The flaps weren’t damaged at all. So, we landed at Flaps Three (third setting). That’s what the system came up with, I’m presuming to give us “go-around” (aborting landing, climbing out and circling around for another try) capability. But, if we’d gone around with full thrust on all remaining engines, we would have cooked the engines that had no protection, so we really couldn’t do that.
That’s why we used Flaps Three. But we had no leading edge slats, a little “aileron droop” to give you a lift function, and lost some of the wing’s boundary layer (smooth air flow) because of all the damage to the leading edge of the wing. We had a hole in the wing that air was venting through. Also, when the ailerons don’t droop, you lose lift. But our ailerons weren’t even faring level with the wing. The ailerons were sticking up full-scale deflection, 18 degrees up (losing lift and causing massive drag.)
In QF32, the book, the data shows the loss of lift on the wings, and, on those sections in which the ailerons were floating, the lift was reduced to half.

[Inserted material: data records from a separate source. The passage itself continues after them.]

### src/rtl/ram_march_bist_pkg.sv
// Shared types and March C- element tables for the RAM BIST initiator.
// Bit e of each ELEM_* mask describes element Me.
package ram_march_bist_pkg;

    typedef enum logic [1:0] {
        IDLE,
        WR,
        RD,
        FIN
    } state_t;

    localparam logic [2:0] M0 = 3'd0;
    localparam logic [2:0] M1 = 3'd1;
    localparam logic [2:0] M2 = 3'd2;
    localparam logic [2:0] M3 = 3'd3;
    localparam logic [2:0] M4 = 3'd4;
    localparam logic [2:0] M5 = 3'd5;

    // Elements M3..M5 walk the address space downwards.
    localparam logic [7:0] ELEM_DOWN   = 8'b0011_1000;
    localparam logic [7:0] ELEM_HAS_RD = 8'b0011_1110;
    localparam logic [7:0] ELEM_RD_BG  = 8'b0001_0100;
    localparam logic [7:0] ELEM_HAS_WR = 8'b0001_1111;
    localparam logic [7:0] ELEM_WR_BG  = 8'b0000_1010;

    function automatic logic [2:0] next_elem(input logic [2:0] e);
        return e + 3'd1;
    endfunction

endpackage

### src/rtl/ram_march_addr_gen.sv
// Up/down address counter for one March element: reloads at element start,
// steps once per completed address and flags the element's final address.
module ram_march_addr_gen #(
    parameter int ADDR_WIDTH = 16
) (
    input  logic                  clk,
    input  logic                  rst_n,
    input  logic                  load,
    input  logic                  load_down,
    input  logic                  step,
    input  logic                  dir_down,
    output logic [ADDR_WIDTH-1:0] addr,
    output logic                  last
);

    always_ff @(posedge clk or negedge rst_n) begin
        if (!rst_n) begin
            addr <= '0;
        end else if (load) begin
            addr <= load_down ? '1 : '0;
        end else if (step) begin
            addr <= dir_down ? addr - 1'b1 : addr + 1'b1;
        end
    end

    assign last = dir_down ? (addr == '0) : (addr == '1);

endmodule

### src/rtl/ram_march_bist.sv
// March C- BIST initiator for a single-port RAM with asynchronous read data.
// One RAM operation per cycle; stops on the first read mismatch.
module ram_march_bist #(
    parameter int ADDR_WIDTH = 16,
    parameter int DATA_WIDTH = 32
) (
    input  logic                  clk,
    input  logic                  rst_n,
    input  logic                  start,
    output logic                  busy,
    output logic                  done,
    output logic                  pass,
    output logic [2:0]            fail_elem,
    output logic [ADDR_WIDTH-1:0] fail_addr,
    output logic [DATA_WIDTH-1:0] fail_data,
    output logic                  mem_we,
    output logic [ADDR_WIDTH-1:0] mem_addr,
    output logic [DATA_WIDTH-1:0] mem_din,
    input  logic [DATA_WIDTH-1:0] mem_dout
);

    import ram_march_bist_pkg::*;

    state_t          state_reg;
    logic [2:0]      elem_reg;
    logic [2:0]      elem_next;
    logic [2:0]      wr_follow_elem;
    logic            ag_load;
    logic            ag_load_down;
    logic            ag_step;
    logic            ag_last;
    logic [DATA_WIDTH-1:0] rd_expect;
    logic            mismatch;

    assign elem_next      = next_elem(elem_reg);
    // A write always finishes an address, so the op after it belongs to the
    // next element when the address was the element's last.
    assign wr_follow_elem = ag_last ? elem_next : elem_reg;
    assign rd_expect      = {DATA_WIDTH{ELEM_RD_BG[elem_reg]}};
    assign mismatch       = (state_reg == RD) && (mem_dout != rd_expect);

    always_comb begin
        ag_load      = 1'b0;
        ag_load_down = 1'b0;
        ag_step      = 1'b0;
        case (state_reg)
            IDLE: ag_load = start;
            WR: begin
                if (ag_last) begin
                    ag_load      = 1'b1;
                    ag_load_down = ELEM_DOWN[elem_next];
                end else begin
                    ag_step = 1'b1;
                end
            end
            RD:      ag_step = !mismatch && !ELEM_HAS_WR[elem_reg] && !ag_last;
            default: ;
        endcase
    end

    ram_march_addr_gen #(
        .ADDR_WIDTH(ADDR_WIDTH)
    ) u_addr_gen (
        .clk      (clk),
        .rst_n    (rst_n),
        .load     (ag_load),
        .load_down(ag_load_down),
        .step     (ag_step),
        .dir_down (ELEM_DOWN[elem_reg]),
        .addr     (mem_addr),
        .last     (ag_last)
    );

    always_ff @(posedge clk or negedge rst_n) begin
        if (!rst_n) begin
            state_reg <= IDLE;
            elem_reg  <= M0;
            busy      <= 1'b0;
            done      <= 1'b0;
            pass      <= 1'b0;
            fail_elem <= '0;
            fail_addr <= '0;
            fail_data <= '0;
            mem_we    <= 1'b0;
            mem_din   <= '0;
        end else begin
            done <= 1'b0;
            case (state_reg)
                IDLE: begin
                    if (start) begin
                        state_reg <= WR;
                        elem_reg  <= M0;
                        busy      <= 1'b1;
                        mem_we    <= 1'b1;
                        mem_din   <= {DATA_WIDTH{ELEM_WR_BG[M0]}};
                        pass      <= 1'b0;
                        fail_elem <= '0;
                        fail_addr <= '0;
                        fail_data <= '0;
                    end
                end
                WR: begin
                    if (ag_last) begin
                        elem_reg <= elem_next;
                    end
                    if (ELEM_HAS_RD[wr_follow_elem]) begin
                        state_reg <= RD;
                        mem_we    <= 1'b0;
                    end else begin
                        state_reg <= WR;
                        mem_we    <= 1'b1;
                        mem_din   <= {DATA_WIDTH{ELEM_WR_BG[wr_follow_elem]}};
                    end
                end
                RD: begin
                    if (mismatch) begin
                        state_reg <= FIN;
                        busy      <= 1'b0;
                        done      <= 1'b1;
                        mem_we    <= 1'b0;
                        pass      <= 1'b0;
                        fail_elem <= elem_reg;
                        fail_addr <= mem_addr;
                        fail_data <= mem_dout;
                    end else if (ELEM_HAS_WR[elem_reg]) begin
                        state_reg <= WR;
                        mem_we    <= 1'b1;
                        mem_din   <= {DATA_WIDTH{ELEM_WR_BG[elem_reg]}};
                    end else if (ag_last) begin
                        // Only the final read-only element reaches here.
                        state_reg <= FIN;
                        busy      <= 1'b0;
                        done      <= 1'b1;
                        pass      <= 1'b1;
                    end
                end
                FIN:     state_reg <= IDLE;
                default: state_reg <= IDLE;
            endcase
        end
    end

endmodule
### config.mk
export PLATFORM = sky130hd
export DESIGN_NAME = ram_march_bist
export DESIGN_NICKNAME = d
export VERILOG_FILES = /design/src/rtl/ram_march_bist_pkg.sv /design/src/rtl/ram_march_addr_gen.sv /design/src/rtl/ram_march_bist.sv
export SDC_FILE = /design/constraint.sdc
export NUM_CORES = 1
export LEC_CHECK = 0
export ABC_AREA = 1
export BUFFER_PORTS_ARGS = -buffer_cell sky130_fd_sc_hd__buf_2
export CAP_MARGIN = 20
export CORE_ASPECT_RATIO = 1.5
export CORE_MARGIN = 5
export CORE_UTILIZATION = 45
export DETAILED_ROUTE_END_ITERATION = 16
export GPL_ROUTABILITY_DRIVEN = 1
export PLACE_DENSITY = 0.73
export REMOVE_ABC_BUFFERS = 1
export SLEW_MARGIN = 10
export SYNTH_ARGS = -nofsm -noshare
export SYNTH_HDL_FRONTEND = slang
export SYNTH_HIERARCHICAL = 1
export SYNTH_SLANG_ARGS = --single-unit
### constraint.sdc
create_clock -name clk -period 5.7 [get_ports clk]
set_input_delay 0.57 -clock clk [delete_from_list [all_inputs] [get_ports clk]]
set_output_delay 0.57 -clock clk [all_outputs]
set_load 0.02 [all_outputs]
# Word level (Yosys, flattened, before mapping)
# Memory sizes are Yosys's and may differ from the RTL's.
# Cells that the tools add are included.
[op_classes] n_lt_le_gt_ge=3 n_eq_ne=14 addsub=3 muxes=56 n_reduce_logical=18
[ops] cell="$mux W32" n=5
[ops] cell="$mux W16" n=6
[ops] cell="$pmux W32 S3" n=1
[ops] cell="$pmux W32 S2" n=1
[ops] cell="$ne A32 B32 Y1" n=1
[ops] cell="$pmux W16 S2" n=1
[ops] cell="$mux W1" n=26
[ops] cell="$add A16 B1 Y16 const B" n=1
[ops] cell="$eq A16 B16 Y1 const B" n=1
[ops] cell="$logic_not A16 Y1" n=1
[ops] cell="$sub A16 B1 Y16 const B" n=1
[ops] cell="$lt A3 B4 Y1 const B" n=3
[ops] cell="$pmux W3 S2" n=2
[ops] cell="$mux W2" n=5
[ops] cell="$mux W3" n=3
[ops] cell="$ne A2 B2 Y1 const B" n=4
[ops] cell="$pmux W1 S2" n=4
[ops] cell="$pmux W2 S4" n=1
[ops] cell="$ne A3 B3 Y1 const B" n=2
[ops] cell="$reduce_and A3 Y1" n=2
[ops] cell="$reduce_bool A2 Y1" n=3
[ops] cell="$reduce_and A5 Y1" n=1
[ops] cell="$eq A2 B2 Y1 const B" n=2
[ops] cell="$ne A4 B3 Y1 const B" n=1
[ops] cell="11 further kinds" n=16
[word_totals] romBits=56 memories=7 ff_bits=108
[memory_table] name="(no name shown)" words=8 word_bits=1 read_ports=1 rd_ports_with_merged_regs=0 wr=0 line_no="ram_march_bist.sv:128" rtl="mem_din <= {DATA_WIDTH{ELEM_WR_BG[elem_reg]}};"
[memory_table] name="(no name shown)" words=8 word_bits=1 read_ports=1 rd_ports_with_merged_regs=0 wr=0 line_no="ram_march_bist.sv:125" rtl="end else if (ELEM_HAS_WR[elem_reg]) begin"
[memory_table] name="(no name shown)" words=8 word_bits=1 read_ports=1 rd_ports_with_merged_regs=0 wr=0 line_no="ram_march_bist.sv:112" rtl="mem_din <= {DATA_WIDTH{ELEM_WR_BG[wr_follow_elem]}};"
[memory_table] name="(no name shown)" words=8 word_bits=1 read_ports=1 rd_ports_with_merged_regs=0 wr=0 line_no="ram_march_bist.sv:106" rtl="if (ELEM_HAS_RD[wr_follow_elem]) begin"
[memory_table] name="(no name shown)" words=8 word_bits=1 read_ports=1 rd_ports_with_merged_regs=0 wr=0 line_no="ram_march_bist.sv:69" rtl=".dir_down (ELEM_DOWN[elem_reg]),"
[memory_table] name="(no name shown)" words=8 word_bits=1 read_ports=1 rd_ports_with_merged_regs=0 wr=0 line_no="ram_march_bist.sv:51" rtl="ag_load_down = ELEM_DOWN[elem_next];"
[memory_table] name="1 more memories"

# Logic depth before layout (Yosys ltp)
[depth] ltp_word=10 mapped_depth=20 mapped_depth_nobuf=20

# Modules after synthesis
# Netlist, hierarchy kept.
[modules_own_cells] module="ram_march_bist" seq_area_each_um2=1526.5 cells_per_inst=417 area_per_inst_um2=3340.7 instances=1
[modules_own_cells] module="ram_march_addr_gen" seq_area_each_um2=400.4 cells_per_inst=226 area_per_inst_um2=1586.5 instances=1

# Worst setup path after synthesis
# OpenSTA, ideal clock, no wires.
[synth_path] path_type="register to register" from="register elem_reg[1]" to="register u_addr_gen.addr[1]" period_less_slack_ns=3.188 path_slack_ns=2.512 arrival_time_ns=3.062 n_path_buf=0 stages_incl_launch_ff=14 setup_ns=0.126 path_cell_list="dfrtp_1 > ha_1 > inv_1 > nand2_1 > o21a_1 > nor2_1 > nand4_1 > o41ai_1 > inv_1 > o21ai_0 > inv_1 > nand2_1 > inv_1 > a221o_1"
[synth_lines] item="start: declaration" line_no="ram_march_bist.sv:25" rtl="logic [2:0] elem_reg;"
[synth_lines] item="start signal: assignment" line_no="ram_march_bist.sv:104" rtl="elem_reg <= elem_next;"
[synth_lines] item="$mem_v2 Z8 W1 *"
[synth_lines] item="$mux W1 (not written as such) *" line_no="ram_march_bist.sv:69"
[synth_lines] item="$mux W1 *" line_no="ram_march_addr_gen.sv:26" rtl="assign last = dir_down ? (addr == '0) : (addr == '1);"
[synth_lines] item="via ag_last" line_no="ram_march_bist.sv:31" rtl="logic ag_last;"
[synth_lines] item="$mux W1 *" line_no="ram_march_bist.sv:49" rtl="if (ag_last) begin"
[synth_lines] item="$pmux W1 S2 *" line_no="ram_march_bist.sv:46" rtl="case (state_reg)"
[synth_lines] item="via ag_load" line_no="ram_march_bist.sv:28" rtl="logic ag_load;"
[synth_lines] item="$mux W16 or $reduce_bool A2 Y1 (tied branches)"
[synth_lines] item="end signal: assignment" line_no="ram_march_addr_gen.sv:20" rtl="addr <= load_down ? '1 : '0;"
[synth_lines] item="end signal: assignment" line_no="ram_march_addr_gen.sv:22" rtl="addr <= dir_down ? addr - 1'b1 : addr + 1'b1;"
[synth_lines] item="end: declaration" line_no="ram_march_addr_gen.sv:12" rtl="output logic [ADDR_WIDTH-1:0] addr,"
# The timed path passes the listed nets; every way through them passes the cells marked *. The select of a mux whose other input is x is not followed.
# A chain may end at the register's enable or synchronous reset.

# Worst setup path in the final report
[layout_path] from="register elem_reg[1]" to="register u_addr_gen.addr[15]"
[layout_lines] item="$mem_v2 Z8 W1 *"
[layout_lines] item="$mux W1 (not written as such) *" line_no="ram_march_bist.sv:69"
[layout_lines] item="$mux W1 *" line_no="ram_march_addr_gen.sv:26"
[layout_lines] item="via ag_last" line_no="ram_march_bist.sv:31"
[layout_lines] item="$logic_not A1 Y1" line_no="ram_march_bist.sv:56" rtl="RD: ag_step = !mismatch && !ELEM_HAS_WR[elem_reg] && !ag_last;"
[layout_lines] item="$logic_and A1 B1 Y1" line_no="ram_march_bist.sv:56"
[layout_lines] item="$pmux W1 S2 *" line_no="ram_march_bist.sv:46"
[layout_lines] item="via ag_step" line_no="ram_march_bist.sv:30" rtl="logic ag_step;"
[layout_lines] item="$reduce_bool A2 Y1 (no source line) *"
# Marked as above.

==> results by group <==
Synthesis
  – Yosys cell types: between 40 and 50
  – Synth Instances: roughly 640
  – Synthesized cell area: about 5000 um^2
  – Post-synth EDFFs: 0
  – Post-synthesis sequential element count: 77
  – Synthesis Warnings: 6
  – Seq/Total Area, Yosys: 0.3911
  – Post-Syn Area per Cell: 7.663 um^2
  – Post-synthesis async set-or-reset flop share: 1.000
  – Most common flop cell mapped by yosys: dfrtp_1

Layout
  – P&R area growth vs syn: 17.80%
  – Post-route cell area: ~5800 um^2
  – Top Registers: fail_data: 32 flops, fail_addr: 16 flops, u_addr_gen/addr: 16 flops
  – Most frequent cells in the layout: 212 x nand2_1, 136 x buf_2, 77 x dfrtp_1, 55 x nor2_1, 42 x inv_1
  – Share of layout cells above drive strength 1: 0.2687
  – Nets: about 800
  – Fill cells: slightly above 1000
  – Antenna fix cells: 0
  – Seq. cell area: roughly 1900 um^2
  – Area occupied by multi-input gates: approximately 2500 um^2
  – Max FFs per register: 32
  – Most common cell after layout, fill and taps aside: nand2_1
  – Top reg by flops: fail_data

Clock tree
  – H-tree depth: 3
  – CTS sink cnt: 77
  – Post-CTS setup repair buffer count: 0
  – CTS clk-pin slew, worst paths: about 0.06 ns
  – TritonCTS clock tree: yes
  – Max clock buf depth: 2
  – Num CTS Buffers: 9
  – Cts hold-fix bufs: 0
  – PostCTS Resize Cnt: 0
  – Worst skew pair latency: about 0.33 ns
  – Root Buffer: clkbuf_16

Critical path
  – Worst reg2reg startpoint: elem_reg[1]
  – Flop2flop setup slack: approximately 1.8 ns
  – CP Max Fanout: 17
  – Critical path buffers and inverters: 3
  – Arr. time, crit path: between 4 and 5 ns
  – Worst R2R End: u_addr_gen/addr[15]
  – FF-to-FF path depth: 14
  – Crit-path max cell delay: between 0.6 and 0.7 ns
  – Slowest-stage cell, CP: nor2_1
  – Cell family with most CP delay: simple AND/OR/NAND/NOR gates
  – Crit path kind: reg2reg
  – CP Launch Type: flip-flop
  – CP Data Required Time: 5.91 ns
  – Crit path cell chain: ha_1, inv_1, nand2_1, o21a_1, nor2_1, nand4_1, o41ai_1, inv_1, nand2_1, a21oi_1, nor2_1, inv_1, nor2_1, a21oi_2
  – Crit path capture type: flip-flop

Place
  – Post-detail-place hpwl: 9780 um
  – Port bufs: 137
  – GPL Wtd Cong: between 0.8 and 0.9
  – Placed instance area: roughly 5400 um^2

Power and ir drop
  – Gate power share: 0.255
  – Sw frac: 0.3366
  – P_int: 1.113 mW
  – Net switching power: approximately 0.56 mW
  – Power density cells: slightly below 300 nW/um^2
  – Flop pwr share: 0.374
  – Leakage power: around 3 nW
  – Maximum VDD drop: ~0.00014 V
  – Clk network pwr share: 0.370

Route
  – Number of DRC markers in iteration 0: 220
  – First drt pass iteration count: 7
  – Total vias in the final route: roughly 4600
  – Antenna Nets Post-Route: 0
  – Total Wirelength: ~13000 um
  – WL/cell: 14.60 um
  – Vias/cell: around 5.2
  – Post-route DRC: 0

Global route
  – Number of antenna violations at the first check in global routing: 0
  – Vias in the first global route: approximately 4500
  – Largest net degree at the start of global routing: roughly 100
  – First-pass GRT wire length: about 21000 um
  – Grt ovf: 0
  – Global-route usage over all layers: 0.1998

Timing
  – Final hold violation count: 0
  – Post-layout min period: 3.891 ns
  – Final Setup Violations: 0
  – Slew HR: 0.3007
  – Final period util: 0.6826
  – Setup repair after global routing missed its margin: false
  – Clk_skew: 0.004454 ns
  – Slew Viols, Final: 0
  – Achievable frequency: roughly 260 MHz
  – Actual transition at the worst max-transition pin: about 1.0 ns
  – Setup_tns: 0 ns

Floorplanning
  – Die area: around 13000 um^2
  – Die height: about 140 um
  – # rows: 46
  – Io pins: between 100 and 150
  – Die W: 95.44 um
  – Initial Util: 0.4627
  – Core Region: between 10000 and 15000 um^2

Run status
  – Status: finished, final reports clean

Run
  – Max_cap viols: 0

Hold path
  – Path type of the worst min-delay path: in2async
==> power by group through the flow <==
stage | sequential (mW) | clock, mW | combinational (mW)
3_3_place_gp | 0.638 | 0 | 0.397
2_1_floorplan | 0.649 | 0 | 0.253
6_report | 0.628 | 0.621 | 0.429
3_5_place_dp | 0.638 | 0 | 0.409
5_1_grt | 0.635 | 0.658 | 0.479
4_1_cts | 0.628 | 0.636 | 0.412
==> logic make-up (layout without fill, tap and decap cells) <==
family | count (synthesis) | after routing | share of synthesized area
adder cells (fa/ha/maj) | 23 | 23 | 0.05993
AO/OA/AOI/OAI | 110 | 110 | 0.1392
XOR/XNOR | 6 | 6 | 0.01067
flip-flops | 77 | 77 | 0.3911
multiplexers | 1 | 1 | 0.002032
buffers and inverters | 93 | 198 | 0.1092
AND/OR/NAND/NOR | 333 | 333 | 0.2880
==> area by class of cell <==
| type | instances | area share |
|---|---|---|
| multi-input combinational | 473 | 0.4247 |
| clock buffer | 13 | 0.04484 |
| tap | 144 | 0.03104 |
| sequential | 77 | 0.3320 |
| clock inverter | 3 | 0.01164 |
| inverter | 43 | 0.02781 |
| timing repair buffer | 139 | 0.1280 |
==> synthesized netlist by cell type, types with 3 or more instances <==
cell,instances,area share
nand2_1,212,0.16
dfrtp_1,77,0.39
nor2_1,55,0.042
inv_1,42,0.032
buf_4,31,0.047
o21ai_0,30,0.030
a21oi_1,27,0.027
nand3_1,25,0.025
ha_1,22,0.056
o21ai_2,21,0.037
o21ai_1,17,0.017
nand4_1,12,0.015
nand2_2,9,0.011
clkbuf_1,8,0.0061
buf_6,7,0.016
a21oi_2,5,0.0089
nand3_2,5,0.010
xnor2_1,4,0.0071
and2_1,3,0.0038
nor4_1,3,0.0038
==> worst max path at each step <==
stage                            from             endpoint  slack [ns]  depth (start not counted)
after CTS                 elem_reg[1]   u_addr_gen/addr[1]        1.85                         13
after floorplan           mem_din[30]           mem_din[0]        1.02                          0
after global routing      elem_reg[1]   u_addr_gen/addr[1]        1.39                         13
after global placement    elem_reg[1]   u_addr_gen/addr[1]        2.08                         13
after detailed placement  elem_reg[0]   u_addr_gen/addr[1]        1.87                         13
final                     elem_reg[1]  u_addr_gen/addr[15]        1.81                         14
==> per-layer routing <==
metal / vias to the layer above / part of all wire / track usage
li1: 2263 / - / -
met1: 2132 / 0.38 / 0.2345
met2: 179 / 0.51 / 0.3440
met3: 41 / 0.067 / 0.02986
met4: 0 / 0.034 / 0.1042
met5: - / 0 / 0
==> through the flow <==
stage	setup WS (ns)	hold WS, ns	power, mW	utilization	cells
after floorplan	1.017	0.2744	0.9020	-	593
after global placement	2.079	0.4605	1.035	0.5092	874
after detailed placement	1.872	0.4643	1.047	0.5092	874
after CTS	1.851	0.4401	1.676	0.5400	890
after global routing	1.389	0.1432	1.772	0.5451	892
final	1.809	0.1295	1.678	0.5451	892
(Power assumes the default switching activity.)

So, there were lots of reasons we’d lost lift, and these causes were not being taken into account by the landing program, and weren’t even being taken into account of by the flight instruments, so the Vls (lowest selectable airspeed) display was wrong for our aircraft, which was why we were getting speed and stall warnings on the approach. So, we had incorrect flight instrumentation, we had incorrect computer calculations.
But it was the dress rehearsal; it was the control checks that proved our aircraft safe. So, when we made our approach and we got the speed and stall warnings, we didn’t lose our nerve, we didn’t panic, we continued our landing.
That resilience to continue in the face of warnings is similar to what Neil Armstrong showed when he landed on the moon.